TASK PROMPT. In the records that follow, the lines from the one containing "a21o_1 2, and3_1 2, nand3b_1 3, ha_1 16" to the one containing "endpoints found under the hold", inclusive, are to be given again exactly.

RECORD SET.
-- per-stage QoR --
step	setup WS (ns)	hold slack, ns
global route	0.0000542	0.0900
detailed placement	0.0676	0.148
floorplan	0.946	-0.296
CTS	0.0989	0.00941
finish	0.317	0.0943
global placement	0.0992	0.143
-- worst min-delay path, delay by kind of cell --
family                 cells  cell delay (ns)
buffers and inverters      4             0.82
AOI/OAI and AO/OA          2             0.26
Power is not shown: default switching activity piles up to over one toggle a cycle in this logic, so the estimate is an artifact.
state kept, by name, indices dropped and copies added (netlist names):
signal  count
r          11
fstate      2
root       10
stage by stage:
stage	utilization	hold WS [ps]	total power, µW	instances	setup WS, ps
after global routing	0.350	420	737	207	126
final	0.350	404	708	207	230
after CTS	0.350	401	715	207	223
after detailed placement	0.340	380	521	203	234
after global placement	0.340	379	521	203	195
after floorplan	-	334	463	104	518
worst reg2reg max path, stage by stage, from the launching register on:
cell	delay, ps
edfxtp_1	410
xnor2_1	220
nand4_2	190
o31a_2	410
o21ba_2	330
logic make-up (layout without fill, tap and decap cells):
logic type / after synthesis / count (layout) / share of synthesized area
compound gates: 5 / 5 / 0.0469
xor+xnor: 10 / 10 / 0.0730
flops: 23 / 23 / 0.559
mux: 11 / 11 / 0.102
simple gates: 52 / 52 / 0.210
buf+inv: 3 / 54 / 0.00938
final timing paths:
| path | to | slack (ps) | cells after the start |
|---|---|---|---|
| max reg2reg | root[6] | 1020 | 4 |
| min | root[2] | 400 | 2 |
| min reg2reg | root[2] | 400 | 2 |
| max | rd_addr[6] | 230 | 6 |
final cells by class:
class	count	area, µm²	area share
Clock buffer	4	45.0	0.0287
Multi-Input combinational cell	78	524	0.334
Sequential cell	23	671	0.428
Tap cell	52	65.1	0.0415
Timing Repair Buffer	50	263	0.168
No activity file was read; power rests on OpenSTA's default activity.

==

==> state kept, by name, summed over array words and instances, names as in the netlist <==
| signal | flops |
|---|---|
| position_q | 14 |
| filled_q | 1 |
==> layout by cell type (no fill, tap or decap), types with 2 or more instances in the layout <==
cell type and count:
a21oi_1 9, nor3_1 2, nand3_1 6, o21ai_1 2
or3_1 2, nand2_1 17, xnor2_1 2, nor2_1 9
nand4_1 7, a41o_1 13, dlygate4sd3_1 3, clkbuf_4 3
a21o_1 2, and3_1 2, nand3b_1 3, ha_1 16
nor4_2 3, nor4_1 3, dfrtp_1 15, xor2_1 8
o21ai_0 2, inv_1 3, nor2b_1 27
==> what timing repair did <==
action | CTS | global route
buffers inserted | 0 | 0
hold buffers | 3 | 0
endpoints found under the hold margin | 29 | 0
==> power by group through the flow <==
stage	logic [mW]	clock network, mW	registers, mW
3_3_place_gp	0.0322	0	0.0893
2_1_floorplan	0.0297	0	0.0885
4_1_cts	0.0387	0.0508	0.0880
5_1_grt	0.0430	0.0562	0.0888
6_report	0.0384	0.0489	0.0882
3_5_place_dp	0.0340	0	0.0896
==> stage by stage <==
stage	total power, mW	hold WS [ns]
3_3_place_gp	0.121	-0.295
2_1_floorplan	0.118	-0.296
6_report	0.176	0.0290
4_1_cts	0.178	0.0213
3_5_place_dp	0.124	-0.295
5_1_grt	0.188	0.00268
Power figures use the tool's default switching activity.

---

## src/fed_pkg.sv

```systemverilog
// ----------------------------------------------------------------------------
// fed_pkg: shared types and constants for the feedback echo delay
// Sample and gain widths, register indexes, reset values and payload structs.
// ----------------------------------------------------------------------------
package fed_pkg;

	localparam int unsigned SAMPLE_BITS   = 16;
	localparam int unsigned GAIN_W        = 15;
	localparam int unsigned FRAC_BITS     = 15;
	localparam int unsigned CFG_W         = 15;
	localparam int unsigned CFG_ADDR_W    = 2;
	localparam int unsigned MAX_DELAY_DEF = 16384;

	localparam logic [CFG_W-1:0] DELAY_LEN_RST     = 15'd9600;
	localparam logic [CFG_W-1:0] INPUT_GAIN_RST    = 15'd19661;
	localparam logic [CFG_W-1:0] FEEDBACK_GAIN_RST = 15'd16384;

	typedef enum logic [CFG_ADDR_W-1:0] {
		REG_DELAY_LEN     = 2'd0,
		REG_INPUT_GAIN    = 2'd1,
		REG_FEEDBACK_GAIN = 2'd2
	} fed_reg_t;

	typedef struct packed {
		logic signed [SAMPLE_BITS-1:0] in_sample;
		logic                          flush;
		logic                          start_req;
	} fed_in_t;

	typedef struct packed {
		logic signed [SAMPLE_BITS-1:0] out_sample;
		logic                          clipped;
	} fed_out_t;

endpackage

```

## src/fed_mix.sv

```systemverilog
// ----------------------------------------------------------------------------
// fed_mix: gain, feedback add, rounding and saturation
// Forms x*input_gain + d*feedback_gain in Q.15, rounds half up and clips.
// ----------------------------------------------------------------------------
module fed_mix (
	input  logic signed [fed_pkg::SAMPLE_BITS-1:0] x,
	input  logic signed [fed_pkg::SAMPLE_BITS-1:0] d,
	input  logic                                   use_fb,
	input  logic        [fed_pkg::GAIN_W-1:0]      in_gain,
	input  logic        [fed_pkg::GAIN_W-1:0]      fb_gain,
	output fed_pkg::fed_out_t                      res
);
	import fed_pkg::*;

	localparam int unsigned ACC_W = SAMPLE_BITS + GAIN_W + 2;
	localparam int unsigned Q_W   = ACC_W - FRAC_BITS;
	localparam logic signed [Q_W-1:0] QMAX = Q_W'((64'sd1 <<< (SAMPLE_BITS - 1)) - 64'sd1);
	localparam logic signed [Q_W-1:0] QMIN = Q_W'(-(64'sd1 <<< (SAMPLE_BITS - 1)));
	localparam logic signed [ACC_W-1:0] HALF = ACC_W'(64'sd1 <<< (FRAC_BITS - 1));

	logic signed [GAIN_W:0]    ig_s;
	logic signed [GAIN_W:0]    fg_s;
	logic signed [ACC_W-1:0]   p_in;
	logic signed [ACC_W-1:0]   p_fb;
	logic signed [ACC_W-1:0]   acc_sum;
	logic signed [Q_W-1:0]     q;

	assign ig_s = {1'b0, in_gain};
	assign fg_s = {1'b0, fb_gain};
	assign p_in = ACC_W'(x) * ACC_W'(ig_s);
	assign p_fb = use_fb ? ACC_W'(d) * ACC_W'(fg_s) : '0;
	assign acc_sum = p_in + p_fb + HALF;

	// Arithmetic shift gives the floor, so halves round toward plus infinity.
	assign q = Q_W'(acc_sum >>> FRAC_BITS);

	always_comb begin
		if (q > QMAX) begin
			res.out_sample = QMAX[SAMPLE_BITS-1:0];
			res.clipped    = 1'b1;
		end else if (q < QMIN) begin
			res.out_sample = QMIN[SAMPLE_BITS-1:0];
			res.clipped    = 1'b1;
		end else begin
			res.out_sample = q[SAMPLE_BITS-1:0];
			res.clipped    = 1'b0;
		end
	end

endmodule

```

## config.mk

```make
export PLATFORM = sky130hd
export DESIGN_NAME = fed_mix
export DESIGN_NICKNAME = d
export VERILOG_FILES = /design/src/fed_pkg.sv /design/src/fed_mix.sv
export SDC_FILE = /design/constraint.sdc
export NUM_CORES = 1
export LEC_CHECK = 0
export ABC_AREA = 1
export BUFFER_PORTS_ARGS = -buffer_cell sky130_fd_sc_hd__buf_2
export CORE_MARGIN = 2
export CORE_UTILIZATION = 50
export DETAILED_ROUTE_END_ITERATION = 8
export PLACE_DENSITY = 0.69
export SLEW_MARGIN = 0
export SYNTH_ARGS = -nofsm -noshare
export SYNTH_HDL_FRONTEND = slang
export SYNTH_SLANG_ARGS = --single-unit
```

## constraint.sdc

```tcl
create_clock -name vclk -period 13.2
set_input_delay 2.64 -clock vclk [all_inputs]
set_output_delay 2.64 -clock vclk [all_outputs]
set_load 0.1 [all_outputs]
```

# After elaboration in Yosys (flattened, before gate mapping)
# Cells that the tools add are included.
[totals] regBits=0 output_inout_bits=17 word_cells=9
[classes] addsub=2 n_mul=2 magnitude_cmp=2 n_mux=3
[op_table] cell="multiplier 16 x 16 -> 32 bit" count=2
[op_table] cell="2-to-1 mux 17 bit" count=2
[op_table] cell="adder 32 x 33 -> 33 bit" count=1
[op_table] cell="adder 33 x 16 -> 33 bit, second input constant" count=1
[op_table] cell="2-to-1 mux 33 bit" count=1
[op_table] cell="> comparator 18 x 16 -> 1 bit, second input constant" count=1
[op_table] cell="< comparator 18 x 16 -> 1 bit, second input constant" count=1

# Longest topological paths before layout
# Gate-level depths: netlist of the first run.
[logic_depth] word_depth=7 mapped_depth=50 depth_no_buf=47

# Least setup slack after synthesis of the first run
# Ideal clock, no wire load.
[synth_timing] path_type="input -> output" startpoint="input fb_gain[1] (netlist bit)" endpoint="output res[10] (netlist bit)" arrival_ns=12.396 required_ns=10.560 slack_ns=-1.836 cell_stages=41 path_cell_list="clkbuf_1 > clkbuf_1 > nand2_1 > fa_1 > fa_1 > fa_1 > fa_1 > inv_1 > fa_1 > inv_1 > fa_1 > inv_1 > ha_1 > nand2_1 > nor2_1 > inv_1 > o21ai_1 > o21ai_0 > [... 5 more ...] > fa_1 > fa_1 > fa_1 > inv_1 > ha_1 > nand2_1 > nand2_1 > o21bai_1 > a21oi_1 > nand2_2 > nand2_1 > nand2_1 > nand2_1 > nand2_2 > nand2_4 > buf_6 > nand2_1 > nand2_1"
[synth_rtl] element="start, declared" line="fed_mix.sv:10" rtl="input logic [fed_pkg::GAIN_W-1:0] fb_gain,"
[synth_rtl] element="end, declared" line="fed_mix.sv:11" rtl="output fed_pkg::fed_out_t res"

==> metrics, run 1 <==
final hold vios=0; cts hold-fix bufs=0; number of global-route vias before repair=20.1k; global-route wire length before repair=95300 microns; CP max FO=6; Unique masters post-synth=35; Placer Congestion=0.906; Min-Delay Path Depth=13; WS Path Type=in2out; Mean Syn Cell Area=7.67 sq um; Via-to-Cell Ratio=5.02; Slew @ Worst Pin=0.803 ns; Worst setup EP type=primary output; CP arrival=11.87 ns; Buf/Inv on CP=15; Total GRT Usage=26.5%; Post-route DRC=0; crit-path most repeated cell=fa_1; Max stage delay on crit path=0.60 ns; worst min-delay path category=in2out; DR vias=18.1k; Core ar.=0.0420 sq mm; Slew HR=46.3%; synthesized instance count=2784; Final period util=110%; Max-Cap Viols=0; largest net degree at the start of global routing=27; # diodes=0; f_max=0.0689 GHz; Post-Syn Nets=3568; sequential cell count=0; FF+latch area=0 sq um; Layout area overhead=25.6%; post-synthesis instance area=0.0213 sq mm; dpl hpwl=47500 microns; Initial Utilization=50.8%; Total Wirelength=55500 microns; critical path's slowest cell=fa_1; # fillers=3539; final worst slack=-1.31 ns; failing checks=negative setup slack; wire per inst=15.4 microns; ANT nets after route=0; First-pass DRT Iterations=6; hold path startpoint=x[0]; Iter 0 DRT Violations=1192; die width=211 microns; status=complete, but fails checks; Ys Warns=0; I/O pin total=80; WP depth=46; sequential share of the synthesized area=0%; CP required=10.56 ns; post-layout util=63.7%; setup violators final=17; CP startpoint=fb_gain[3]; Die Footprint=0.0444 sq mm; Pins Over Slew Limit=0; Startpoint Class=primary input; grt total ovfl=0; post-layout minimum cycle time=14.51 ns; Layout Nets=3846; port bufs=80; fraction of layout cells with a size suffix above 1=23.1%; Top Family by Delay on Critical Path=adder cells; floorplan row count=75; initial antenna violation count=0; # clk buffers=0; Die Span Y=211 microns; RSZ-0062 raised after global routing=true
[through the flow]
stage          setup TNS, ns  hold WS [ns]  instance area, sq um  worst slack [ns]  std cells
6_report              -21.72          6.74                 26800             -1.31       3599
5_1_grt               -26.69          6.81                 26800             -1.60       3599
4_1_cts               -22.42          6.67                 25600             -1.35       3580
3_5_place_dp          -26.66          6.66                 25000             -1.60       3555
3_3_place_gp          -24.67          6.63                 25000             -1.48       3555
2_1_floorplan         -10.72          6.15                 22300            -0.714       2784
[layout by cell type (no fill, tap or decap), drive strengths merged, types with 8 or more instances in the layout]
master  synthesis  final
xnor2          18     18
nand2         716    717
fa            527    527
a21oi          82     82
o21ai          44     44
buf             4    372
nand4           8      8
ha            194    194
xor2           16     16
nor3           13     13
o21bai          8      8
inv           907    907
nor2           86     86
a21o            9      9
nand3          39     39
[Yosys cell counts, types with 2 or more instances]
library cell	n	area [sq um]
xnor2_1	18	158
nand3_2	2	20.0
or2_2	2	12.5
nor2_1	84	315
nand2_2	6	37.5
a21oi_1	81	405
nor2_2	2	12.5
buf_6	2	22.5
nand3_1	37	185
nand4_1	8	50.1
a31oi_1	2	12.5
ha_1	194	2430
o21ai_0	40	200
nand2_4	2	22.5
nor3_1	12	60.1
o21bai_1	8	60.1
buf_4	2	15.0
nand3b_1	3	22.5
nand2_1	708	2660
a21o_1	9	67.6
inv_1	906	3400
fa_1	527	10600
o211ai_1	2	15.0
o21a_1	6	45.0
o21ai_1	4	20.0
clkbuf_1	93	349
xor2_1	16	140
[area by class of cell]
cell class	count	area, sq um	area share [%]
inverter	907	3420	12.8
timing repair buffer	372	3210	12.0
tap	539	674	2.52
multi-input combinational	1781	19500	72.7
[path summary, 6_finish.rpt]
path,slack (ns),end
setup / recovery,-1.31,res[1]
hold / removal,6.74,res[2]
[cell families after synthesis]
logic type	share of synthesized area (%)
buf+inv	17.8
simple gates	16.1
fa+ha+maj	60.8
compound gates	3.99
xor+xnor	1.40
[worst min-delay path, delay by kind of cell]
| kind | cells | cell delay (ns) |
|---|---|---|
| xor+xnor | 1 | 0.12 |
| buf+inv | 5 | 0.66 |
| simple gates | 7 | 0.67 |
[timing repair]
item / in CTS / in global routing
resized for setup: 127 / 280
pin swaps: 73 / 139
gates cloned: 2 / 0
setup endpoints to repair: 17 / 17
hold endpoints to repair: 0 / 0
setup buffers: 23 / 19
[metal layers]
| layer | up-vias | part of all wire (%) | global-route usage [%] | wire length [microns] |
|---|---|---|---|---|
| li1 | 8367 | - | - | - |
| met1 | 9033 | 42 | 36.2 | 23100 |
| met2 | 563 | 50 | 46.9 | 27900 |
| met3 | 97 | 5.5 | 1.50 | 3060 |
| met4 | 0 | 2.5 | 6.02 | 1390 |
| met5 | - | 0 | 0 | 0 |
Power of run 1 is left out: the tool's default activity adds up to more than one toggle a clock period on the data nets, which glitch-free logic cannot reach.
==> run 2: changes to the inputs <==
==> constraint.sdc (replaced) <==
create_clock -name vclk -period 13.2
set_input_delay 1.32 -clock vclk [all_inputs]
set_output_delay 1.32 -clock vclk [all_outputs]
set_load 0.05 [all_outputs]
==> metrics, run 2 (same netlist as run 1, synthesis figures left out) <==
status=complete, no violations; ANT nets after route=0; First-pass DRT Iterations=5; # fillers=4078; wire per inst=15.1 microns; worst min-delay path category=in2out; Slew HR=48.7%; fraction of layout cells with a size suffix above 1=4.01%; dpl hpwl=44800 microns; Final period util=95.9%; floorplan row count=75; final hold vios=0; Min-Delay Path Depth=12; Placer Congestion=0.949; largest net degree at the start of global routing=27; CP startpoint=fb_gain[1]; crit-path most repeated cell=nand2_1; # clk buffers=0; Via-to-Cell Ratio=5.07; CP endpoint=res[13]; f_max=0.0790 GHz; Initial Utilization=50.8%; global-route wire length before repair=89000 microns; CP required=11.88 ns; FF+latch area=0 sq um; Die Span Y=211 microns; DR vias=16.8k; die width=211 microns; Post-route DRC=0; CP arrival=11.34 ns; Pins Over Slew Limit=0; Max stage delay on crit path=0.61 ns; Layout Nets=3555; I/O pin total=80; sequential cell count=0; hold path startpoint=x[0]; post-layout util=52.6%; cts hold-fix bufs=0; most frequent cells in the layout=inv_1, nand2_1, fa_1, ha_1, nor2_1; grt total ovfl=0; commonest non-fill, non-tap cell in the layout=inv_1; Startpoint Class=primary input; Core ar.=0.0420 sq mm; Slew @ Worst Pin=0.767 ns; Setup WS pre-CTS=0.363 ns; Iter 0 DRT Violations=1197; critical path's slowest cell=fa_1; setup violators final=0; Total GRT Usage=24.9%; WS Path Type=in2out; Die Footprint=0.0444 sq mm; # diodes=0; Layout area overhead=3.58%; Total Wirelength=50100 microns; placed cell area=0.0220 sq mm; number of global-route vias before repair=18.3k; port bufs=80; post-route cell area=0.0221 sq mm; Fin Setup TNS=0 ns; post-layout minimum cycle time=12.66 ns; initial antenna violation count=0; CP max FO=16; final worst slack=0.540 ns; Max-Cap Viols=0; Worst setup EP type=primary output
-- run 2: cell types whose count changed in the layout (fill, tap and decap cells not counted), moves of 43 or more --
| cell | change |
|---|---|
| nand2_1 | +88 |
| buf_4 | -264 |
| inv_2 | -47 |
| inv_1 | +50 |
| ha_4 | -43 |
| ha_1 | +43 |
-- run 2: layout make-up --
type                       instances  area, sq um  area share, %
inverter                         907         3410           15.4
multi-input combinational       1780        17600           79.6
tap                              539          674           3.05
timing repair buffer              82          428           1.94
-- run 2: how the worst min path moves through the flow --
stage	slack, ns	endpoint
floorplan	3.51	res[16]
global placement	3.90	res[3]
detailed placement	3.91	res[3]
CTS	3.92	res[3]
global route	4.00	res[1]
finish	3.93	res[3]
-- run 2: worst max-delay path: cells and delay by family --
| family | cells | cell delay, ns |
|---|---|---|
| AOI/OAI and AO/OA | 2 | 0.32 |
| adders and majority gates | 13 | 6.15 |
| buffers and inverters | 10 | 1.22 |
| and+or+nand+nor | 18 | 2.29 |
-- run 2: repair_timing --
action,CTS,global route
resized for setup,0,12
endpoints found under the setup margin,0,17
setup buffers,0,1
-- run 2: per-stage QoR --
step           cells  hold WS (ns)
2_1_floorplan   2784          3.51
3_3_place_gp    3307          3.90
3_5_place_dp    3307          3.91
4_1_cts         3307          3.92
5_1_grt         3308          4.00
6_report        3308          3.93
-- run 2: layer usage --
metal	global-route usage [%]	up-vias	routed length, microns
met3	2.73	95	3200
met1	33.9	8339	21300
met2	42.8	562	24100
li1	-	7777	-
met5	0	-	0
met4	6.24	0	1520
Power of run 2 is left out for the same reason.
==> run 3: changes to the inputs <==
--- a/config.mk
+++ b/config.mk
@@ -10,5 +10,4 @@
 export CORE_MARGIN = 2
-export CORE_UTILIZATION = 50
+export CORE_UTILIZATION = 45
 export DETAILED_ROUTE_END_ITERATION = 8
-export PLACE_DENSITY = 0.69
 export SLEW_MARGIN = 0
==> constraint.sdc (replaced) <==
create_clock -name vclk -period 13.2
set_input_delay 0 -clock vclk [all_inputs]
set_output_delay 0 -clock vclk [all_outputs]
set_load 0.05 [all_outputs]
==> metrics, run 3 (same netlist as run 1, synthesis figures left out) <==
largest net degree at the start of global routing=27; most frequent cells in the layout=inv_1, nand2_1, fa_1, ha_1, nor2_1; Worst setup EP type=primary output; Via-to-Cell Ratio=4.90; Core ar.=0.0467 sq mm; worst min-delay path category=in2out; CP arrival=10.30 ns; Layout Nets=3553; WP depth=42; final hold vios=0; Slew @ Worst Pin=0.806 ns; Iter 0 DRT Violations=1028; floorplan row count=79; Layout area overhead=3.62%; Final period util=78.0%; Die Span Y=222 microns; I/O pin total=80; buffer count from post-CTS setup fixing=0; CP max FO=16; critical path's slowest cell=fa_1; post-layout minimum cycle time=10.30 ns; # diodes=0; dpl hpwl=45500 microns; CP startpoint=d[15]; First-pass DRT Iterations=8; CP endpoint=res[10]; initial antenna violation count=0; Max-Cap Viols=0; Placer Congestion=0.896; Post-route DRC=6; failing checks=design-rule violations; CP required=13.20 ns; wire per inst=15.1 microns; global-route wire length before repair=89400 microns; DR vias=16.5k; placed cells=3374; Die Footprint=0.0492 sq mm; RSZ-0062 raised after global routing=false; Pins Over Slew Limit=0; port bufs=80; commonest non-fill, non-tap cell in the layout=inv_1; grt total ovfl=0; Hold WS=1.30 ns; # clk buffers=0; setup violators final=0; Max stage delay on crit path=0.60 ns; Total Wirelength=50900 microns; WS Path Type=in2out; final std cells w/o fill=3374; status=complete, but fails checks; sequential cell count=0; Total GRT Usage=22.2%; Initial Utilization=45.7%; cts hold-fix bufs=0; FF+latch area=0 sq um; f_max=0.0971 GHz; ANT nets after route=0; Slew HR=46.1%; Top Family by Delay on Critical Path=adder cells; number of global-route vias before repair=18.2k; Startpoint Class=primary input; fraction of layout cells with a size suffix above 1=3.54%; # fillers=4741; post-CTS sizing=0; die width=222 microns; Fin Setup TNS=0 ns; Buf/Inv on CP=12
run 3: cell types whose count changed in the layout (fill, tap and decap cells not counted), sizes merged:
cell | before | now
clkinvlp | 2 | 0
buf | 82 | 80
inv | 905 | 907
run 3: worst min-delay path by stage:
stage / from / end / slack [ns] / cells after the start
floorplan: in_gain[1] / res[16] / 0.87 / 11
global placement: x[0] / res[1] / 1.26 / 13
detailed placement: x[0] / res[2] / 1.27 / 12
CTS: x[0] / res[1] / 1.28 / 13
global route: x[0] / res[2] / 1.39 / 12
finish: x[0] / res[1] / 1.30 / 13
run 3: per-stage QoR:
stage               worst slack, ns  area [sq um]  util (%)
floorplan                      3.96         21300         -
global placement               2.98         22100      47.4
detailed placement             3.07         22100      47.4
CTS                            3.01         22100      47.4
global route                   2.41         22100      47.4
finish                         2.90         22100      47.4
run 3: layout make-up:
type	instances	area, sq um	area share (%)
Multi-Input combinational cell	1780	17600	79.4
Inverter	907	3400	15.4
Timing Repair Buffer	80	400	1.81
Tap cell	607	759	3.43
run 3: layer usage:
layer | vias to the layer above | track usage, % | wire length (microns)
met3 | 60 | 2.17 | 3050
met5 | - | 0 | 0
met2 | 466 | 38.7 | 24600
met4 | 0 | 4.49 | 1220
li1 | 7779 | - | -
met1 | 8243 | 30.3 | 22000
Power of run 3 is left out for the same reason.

EXPECTED OUTPUT.
a21o_1 2, and3_1 2, nand3b_1 3, ha_1 16
nor4_2 3, nor4_1 3, dfrtp_1 15, xor2_1 8
o21ai_0 2, inv_1 3, nor2b_1 27
==> what timing repair did <==
action | CTS | global route
buffers inserted | 0 | 0
hold buffers | 3 | 0
endpoints found under the hold margin | 29 | 0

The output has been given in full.